I’ll admit it started out as a method of distractions. On the Sunday afternoons that aren’t quite warm enough or dry enough yet to laze out in the garden, when all H and I want o do is to sit and be and to rest and to try to gather up energy for the week ahead, and we have those moments of willing the girls to find something to play with together.
And as is always the way, however many times they’ve played schools or puppies or babies or whatever it is up until that point, at the moment that you think “I could just sit down here for a minute and..” they come to you all out of sorts and at a loose end. I’m a firm believer in the power of boredom to stimulate creativity, but sometimes that creativity needs a nudge. And thus began the shows.
“Go upstairs darling, and work out a whole show, in secret, and dress up in your costumes, and then come back down and perform it for us!”

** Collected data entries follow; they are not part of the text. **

Background: an optimization exercise with open tools, aiming at small area and a short achievable clock period. Do not read the settings as production practice.
Where RTL was checked, it was by simulation tests only, not by an equivalence proof against the original.
Power is estimated from default activity; no workload was simulated.

==> flow/design.v (excerpt) <==
module ycbcr_rgb_color_convert
(
	input  logic                  clk,
	input  logic                  arst_n,
	input  logic                  start,
	output logic                  busy,
	input  logic [COMP_W-1:0]     comp0,
	input  logic [COMP_W-1:0]     comp1,
	input  logic [COMP_W-1:0]     comp2,
	input  logic                  frame_end,
	output logic                  done,
	output logic [COMP_W-1:0]     out0,
	output logic [COMP_W-1:0]     out1,
	output logic [COMP_W-1:0]     out2,
	output logic                  last_pixel,
	input  logic                  cfg_wr_en,
	input  logic [CFG_IDX_W-1:0]  cfg_index,
	input  logic [CFG_DATA_W-1:0] cfg_data
);
For scale: ~1200 cells after synthesis, about 170 flip-flops, ~13000 µm² of cells after synthesis.
export LEC_CHECK = 0
export CAP_MARGIN = 20
export CORE_MARGIN = 2
export CORE_UTILIZATION = 40
export CTS_BUF_LIST = sky130_fd_sc_hd__clkbuf_8
export SETUP_SLACK_MARGIN = 3.6
export SLEW_MARGIN = 20
export SYNTH_HIERARCHICAL = 1
create_clock -name core_clock -period 6.5 [get_ports {clk}]
standard.sh (not shown) runs the stock make flow with config.mk's settings and CLKGATE_MAP_FILE= SYNTH_SCRIPT=/design/flow/synth_recipe.tcl, a recipe that flattens the netlist after the stock synthesis.
==> flow/flow/run.sh <==
#!/bin/bash
# Layout flow: the standard ORFS flow (standard.sh, unchanged synthesis), with plain buffers
# (buf_1) instead of the default delay-cell buffers on the input and output ports. Each tool's
# full output is kept: ORFS's per-step logs under orfs/logs/, and make's own output in
# flow_make.log in this folder.
set -euo pipefail
bash standard.sh "BUFFER_PORTS_ARGS=-buffer_cell sky130_fd_sc_hd__buf_1" finish > flow_make.log 2>&1
test -s out/final.def
The starting point produced a clean layout.
Change:
- CTS_BUF_LIST: sky130_fd_sc_hd__clkbuf_8 -> default
Effect: Synthesized area is unchanged; global-route usage is higher by 0.28 points; routed wire length grows by about 1.1%; cell area goes up by 1.3%.
No run of this note included a check of the RTL's function; only the layout flow was run.

* * *

## wip/delta
ycbcr_rgb_color_convert, a different RTL version from the one above (not shown whole).
Size: about 1300 cells after synthesis, about 170 flip-flops, ~67 I/O pins, about 13000 um2 of cells after synthesis.
export LEC_CHECK = 0
export CAP_MARGIN = 20
export CORE_MARGIN = 2
export CORE_UTILIZATION = 40
export CTS_BUF_LIST = sky130_fd_sc_hd__clkbuf_8
export SETUP_SLACK_MARGIN = 3.5
export SLEW_MARGIN = 20
export SYNTH_HIERARCHICAL = 1
create_clock -name core_clock -period 6.5 [get_ports {clk}]
Scripts as last shown in full above: flow/flow/run.sh
--- input diff wip/delta..wip/onyx ---
Settings: changing CORE_UTILIZATION from 40 to 30; changing SETUP_SLACK_MARGIN from 3.5 to 3.6.
Findings:
Summary of wip/onyx over wip/delta: initial antenna violation count went up, proportion of cell area spent on the clock network did not really move, cell area went up. Summary: with wip/delta as the reference, total area of multi-input combinational cells in wip/onyx moved up slightly. | vertical die dimension | wip/onyx vs wip/delta | 28 um higher |. wip/onyx vs wip/delta — non-clock buffer count dropped 1. wip/onyx vs wip/delta: final antenna diode count up in wip/onyx. Power density over cell area across wip/delta and wip/onyx: no real change. Post-route total power grows slightly when moving from wip/delta to wip/onyx.

* * *

== run A ==
Starting RTL as in the previous note.
## ycbcr_rgb_color_convert
module ycbcr_rgb_color_convert
(
	input  logic                  clk,
	input  logic                  arst_n,
	input  logic                  start,
	output logic                  busy,
	input  logic [COMP_W-1:0]     comp0,
	input  logic [COMP_W-1:0]     comp1,
	input  logic [COMP_W-1:0]     comp2,
	input  logic                  frame_end,
	output logic                  done,
	output logic [COMP_W-1:0]     out0,
	output logic [COMP_W-1:0]     out1,
	output logic [COMP_W-1:0]     out2,
	output logic                  last_pixel,
	input  logic                  cfg_wr_en,
	input  logic [CFG_IDX_W-1:0]  cfg_index,
	input  logic [CFG_DATA_W-1:0] cfg_data
);
export LEC_CHECK = 0
export CAP_MARGIN = 20
export CORE_MARGIN = 2
export CORE_UTILIZATION = 40
export CTS_BUF_LIST = sky130_fd_sc_hd__clkbuf_8
export SETUP_SLACK_MARGIN = 3.6
export SLEW_MARGIN = 20
export SYNTH_HIERARCHICAL = 1
export TNS_END_PERCENT = 5
create_clock -name core_clock -period 6.5 [get_ports {clk}]
Scripts as last shown in full above: flow/flow/run.sh
Run A was carried through to the last stage, and its layout satisfied the timing, DRC and antenna checks.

10 minutes of blissful peace and quiet later, the girls will return, and actually, we’ve really come to look forward to whatever they come up with. They are always both dressed up in one of their outfits, sometimes with a quick change costume off in the wings, and they always start as Kitty has learnt at school:
“Good evening! Welcome to our nativity play”,
even when they continue on into some mash up of Cinderella, the three little pigs and a complete song and dance routine of their own invention. The song and dance routine is of prime importance, and generally has Kitty going first, and making it up on the spot, and then Elma following behind and desperately trying to replicate before giving up and going back to twirling and singing Twinkle Twinkle.
And usually by the time they’ve finished, somehow the magic has done its work and they naturally fall away into playing some game or other.
But for all that the 10 minutes peace can be very welcome, it’s the shows I’ve started to look forward to. Kitty and Elma play make believe games all the time, but not so much with grown-ups; when we all play a game as a family it’s usually fairly solidly rooted in reality but the shows give a little window into their imagination that isn’t usually shared.
And as with all such things, I suspect this phase of performing has a limited life span; sooner rather than later they won’t get as bored, or putting on a play won’t work as a distraction, and they’ll move on to different things and it will be gone before we know it. So for the time being it’s the moment to curl up in the sunshine and celebrate every last minute.